Proposal Details

The issue

Go compiler / linker packs tightly global variables, so multiple global variables can be put into a single cache line and result in unexpected false sharing issues in production like in this case.

The solution

To put each global variable into its own cache line by aligning global vars by CPU cache line size.

This may significantly increases the size of the memory region with big number of global vars. For example, if the application has a 1000 distinct global variables of type uint64, then aligning them to CPU cache line size at GOARCH=amd64 (64 bytes usually) will increase the global vars memory region size from 8KB to 64KB. This is OK in most cases, since typical programs have less than 1000 global vars (because every global var needs to be manually defined in the source code and this is not what software engineers like to do).

The workaround

To manually add padding to global variables if they are affected by false sharing issues. This is fragile approach, since newly added global variables may lead to false sharing issues, and this cannot be controlled easily in third-party dependencies.

Comment From: rittneje

This is OK in most cases, since typical programs have less than 1000 global vars (because every global var needs to be manually defined in the source code and this is not what software engineers like to do).
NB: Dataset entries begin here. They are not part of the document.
Background: an optimization exercise with open tools, aiming at small area and a short achievable clock period. Do not read the settings as production practice.
RTL that was checked went through simulation tests only; none was proved equivalent to the original.
Power is estimated from default activity; no workload was simulated.

lane 1:
==> flow/design.v (excerpt) <==
module bit_population_counter #(
  parameter WIDTH                 = 256
) (
  input  logic                    clk_i,
  input  logic                    srst_i,
  input  logic [WIDTH-1:0]        data_i,
  input  logic                    data_val_i,
  output logic [$clog2(WIDTH):0]  data_o,
  output logic                    data_val_o
);
logic [19:0] cs_d, cs_q;
logic s1, c2, s3, c4, s5, c6, s7, c8, s9, c10, s11, c12, s13, c14, s15, c16;
logic s17, c18, s19, c20, s21, c22, s23, c24, s25, c26, s27, c28, s29, c30, s31, c32;
logic s33, c34, s35, c36, s37, c38, s39, c40, s41, c42, s43, c44, s45, c46, s47, c48;
logic s49, c50, s51, c52, s53, c54, s55, c56, s57, c58, s59, c60, s61, c62, s63, c64;
logic s65, c66, s67, c68, s69, c70, s71, c72, s73, c74, s75, c76, s77, c78, s79, c80;
logic s81, c82, s83, c84, s85, c86, s87, c88, s89, c90, s91, c92, s93, c94, s95, c96;
logic s97, c98, s99, c100, s101, c102, s103, c104, s105, c106, s107, c108, s109, c110, s111, c112;
logic s113, c114, s115, c116, s117, c118, s119, c120, s121, c122, s123, c124, s125, c126, s127, c128;
logic s129, c130, s131, c132, s133, c134, s135, c136, s137, c138, s139, c140, s141, c142, s143, c144;
logic s145, c146, s147, c148, s149, c150, s151, c152, s153, c154, s155, c156, s157, c158, s159, c160;
logic s161, c162, s163, c164, s165, c166, s167, c168, s169, c170, s171, c172, s173, c174, s175, c176;
logic s177, c178, s179, c180, s181, c182, s183, c184, s185, c186, s187, c188, s189, c190, s191, c192;
logic s193, c194, s195, c196, s197, c198, s199, c200, s201, c202, s203, c204, s205, c206, s207, c208;
logic s209, c210, s211, c212, s213, c214, s215, c216, s217, c218, s219, c220, s221, c222, s223, c224;
logic s225, c226, s227, c228, s229, c230, s231, c232, s233, c234, s235, c236, s237, c238, s239, c240;
logic s241, c242, s243, c244, s245, c246, s247, c248, s249, c250, s251, c252, s253, c254, s255, c256;
logic s257, c258, s259, c260, s261, c262, s263, c264, s265, c266, s267, c268, s269, c270, s271, c272;
  ...
Size: roughly 290 cells after synthesis, roughly 270 I/O pins, ~5500 sq um of cells after synthesis.
==> flow/config.mk <==
export PLATFORM = sky130hd
export DESIGN_NAME = bit_population_counter
export DESIGN_NICKNAME = bit_population_counter
export VERILOG_FILES = /design/flow/design.v
export SDC_FILE = /design/flow/constraint.sdc
export NUM_CORES = 4
export LEC_CHECK = 0
export CAP_MARGIN = 20
export CORE_MARGIN = 2
export CORE_UTILIZATION = 40
export CTS_BUF_LIST = sky130_fd_sc_hd__clkbuf_8
export SLEW_MARGIN = 20
export SYNTH_HIERARCHICAL = 1
==> flow/constraint.sdc <==
create_clock -name core_clock -period 11.0 [get_ports {clk_i}]
set_input_delay 2.2000 -clock core_clock [delete_from_list [all_inputs] [get_ports {clk_i}]]
set_output_delay 2.2000 -clock core_clock [all_outputs]
set_load 0.01 [all_outputs]
standard.sh (not shown) runs the stock make flow with config.mk's settings and CLKGATE_MAP_FILE= SYNTH_SCRIPT=/design/flow/synth_recipe.tcl, a recipe that flattens the netlist after the stock synthesis.
==> flow/flow/run.sh <==
#!/bin/bash
# The standard layout (standard.sh), with plain buf_1 cells as the port buffers and a
# small clock tree. The make output goes to standard.log; each ORFS step logs to orfs/logs/.
set -euo pipefail
export BUFFER_PORTS_ARGS="-buffer_cell sky130_fd_sc_hd__buf_1"
export CTS_ARGS="-sink_clustering_enable -repair_clock_nets -dont_use_dummy_load -buf_list sky130_fd_sc_hd__clkbuf_8"
bash standard.sh > standard.log 2>&1
Changes in lane 2 relative to lane 1:
--- a/flow/design.v
+++ b/flow/design.v
@@ -8,30 +8,39 @@
   assign s  = a ^ b ^ ci;
   assign co = ( a & b ) | ( a & ci ) | ( b & ci );
 endmodule
 module pc_ha (
   input  logic a,
   input  logic b,
   output logic s,
   output logic co
 );
   assign s  = a ^ b;
   assign co = a & b;
 endmodule
-module pc_cpa (
-  input  logic [8:0] x,
-  output logic [8:0] s
+module pc_x3 (
+  input  logic a,
+  input  logic b,
+  input  logic c,
+  output logic y
+);
+  assign y = a ^ b ^ c;
+endmodule
+module pc_mj (
+  input  logic a,
+  input  logic b,
+  input  logic c,
+  output logic y
 );
-  assign s = {1'b0, x[7], x[6], x[5], x[4], x[3], x[2], x[1], x[0]}
-           + {1'b0, 1'b0, 1'b0, 1'b0, 1'b0, 1'b0, 1'b0, 1'b0, x[8]};
+  assign y = ( a & b ) | ( a & c ) | ( b & c );
 endmodule
 module bit_population_counter #(
   parameter WIDTH                 = 256
 ) (
   input  logic                    clk_i,
   input  logic                    srst_i,
   input  logic [WIDTH-1:0]        data_i,
   input  logic                    data_val_i,
   output logic [$clog2(WIDTH):0]  data_o,
   output logic                    data_val_o
 );
 logic [19:0] cs_d, cs_q;
@@ -322,25 +331,32 @@
 assign cs_d[17] = c468;  
 assign cs_d[18] = c470;  
 assign cs_d[19] = c472;  
 always_ff @( posedge clk_i )
   cs_q <= cs_d;
 always_ff @( posedge clk_i )
   begin
     if( srst_i )
       data_val_o <= 1'b0;
     else
       data_val_o <= data_val_i;
   end
-  pc_fa u_s473 (.a(cs_q[3]), .b(cs_q[4]), .ci(cs_q[5]), .s(s473), .co(c474));
-  pc_fa u_s475 (.a(cs_q[6]), .b(cs_q[7]), .ci(cs_q[8]), .s(s475), .co(c476));
-  pc_fa u_s477 (.a(cs_q[9]), .b(cs_q[10]), .ci(cs_q[11]), .s(s477), .co(c478));
-  pc_fa u_s479 (.a(c474), .b(s475), .ci(s477), .s(s479), .co(c480));
-  pc_fa u_s481 (.a(cs_q[12]), .b(cs_q[13]), .ci(cs_q[14]), .s(s481), .co(c482));
-  pc_fa u_s483 (.a(cs_q[15]), .b(c476), .ci(c478), .s(s483), .co(c484));
-  pc_fa u_s485 (.a(s481), .b(c480), .ci(s483), .s(s485), .co(c486));
-  pc_fa u_s487 (.a(cs_q[16]), .b(cs_q[17]), .ci(cs_q[18]), .s(s487), .co(c488));
-  pc_fa u_s489 (.a(cs_q[19]), .b(c482), .ci(s487), .s(s489), .co(c490));
-  pc_fa u_s491 (.a(c484), .b(s489), .ci(c486), .s(s491), .co(c492));
-  pc_fa u_s493 (.a(c488), .b(c490), .ci(c492), .s(s493), .co(c494));
-  pc_cpa u_cpa (.x({cs_q[1], c494, s493, s491, s485, s479, s473, cs_q[2], cs_q[0]}), .s(data_o));
+  pc_x3 u_s473 (.a(cs_q[6]), .b(cs_q[7]), .c(cs_q[8]), .y(s473));
+  pc_mj u_c474 (.a(cs_q[6]), .b(cs_q[7]), .c(cs_q[8]), .y(c474));
+  pc_ha u_s475 (.a(cs_q[12]), .b(cs_q[13]), .s(s475), .co(c476));
+  pc_ha u_s477 (.a(cs_q[16]), .b(cs_q[17]), .s(s477), .co(c478));
+  pc_ha u_s479 (.a(cs_q[9]), .b(cs_q[10]), .s(s479), .co(c480));
+  pc_x3 u_s481 (.a(cs_q[14]), .b(cs_q[15]), .c(s475), .y(s481));
+  pc_mj u_c482 (.a(cs_q[14]), .b(cs_q[15]), .c(s475), .y(c482));
+  pc_x3 u_s483 (.a(cs_q[18]), .b(cs_q[19]), .c(c476), .y(s483));
+  pc_mj u_c484 (.a(cs_q[18]), .b(cs_q[19]), .c(c476), .y(c484));
+  pc_ha u_s485 (.a(cs_q[3]), .b(cs_q[4]), .s(s485), .co(c486));
+  pc_x3 u_s487 (.a(cs_q[11]), .b(s479), .c(s473), .y(s487));
+  pc_mj u_c488 (.a(cs_q[11]), .b(s479), .c(s473), .y(c488));
+  pc_x3 u_s489 (.a(c480), .b(c474), .c(s481), .y(s489));
+  pc_mj u_c490 (.a(c480), .b(c474), .c(s481), .y(c490));
+  pc_x3 u_s491 (.a(s477), .b(s483), .c(c482), .y(s491));
+  pc_mj u_c492 (.a(s477), .b(s483), .c(c482), .y(c492));
+  pc_ha u_s493 (.a(c478), .b(c484), .s(s493), .co(c494));
+assign data_o = {1'b0, c494, c492, c490, c488, c486, s485, cs_q[2], cs_q[0]}
+              + {1'b0, 1'b0, s493, s491, s489, s487, cs_q[5], 1'b0, cs_q[1]};
 endmodule
--- outcome ---
Looking at pin count of the biggest net entering global routing, lane 2 sits 2 above lane 1. Fmax essentially unchanged between lane 1 and lane 2. Lane 2 against lane 1: instance count of the mapped netlist grew by about 7%; number of max-cap violations held steady; final worst setup slack shrank by 0.0076 ns; met3 capacity usage during global routing shrank by 0.63 points. Amount of wire on met3 after detailed routing: lane 2 vs lane 1 down 25%. Lane 2 ends up with a switching power total that is about 10% higher than in lane 1. Per the comparison of lane 2 with lane 1, maximum single-stage delay on the critical path comparable, sequential power saw little to no change. Lane 2 vs lane 1 — multi-input combinational cell count climbed by a few percent.
Function not checked in lane 2: the RTL went through the layout flow alone.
Global variables may also be defined via code generation templates. (For example, the gRPC code generator results in 6 global variables per proto file.)

In addition, our own moderately sized code base does in fact contain 1000+ global variables, mostly because we have things that are essentially constants but cannot be declared as const.

Thus I don't think this line of reasoning alone is sufficient.

I wonder if this is something pgo could help with?

Comment From: adonovan

I wonder whether restricting this to just variables that are (or contain) sync.Mutex or atomic.Counter or a handful of other types that invite concurrent mutation might deliver most of the benefit.

Comment From: randall77

Or maybe just global variables that are written outside of init functions?

Comment From: adonovan

Or maybe just global variables that are written outside of init functions?

That's a good metric too, so long as you include "address-taken" as a form of write.

Comment From: database64128

Or you can just embed x/sys/cpu.CacheLinePad in contended global variables?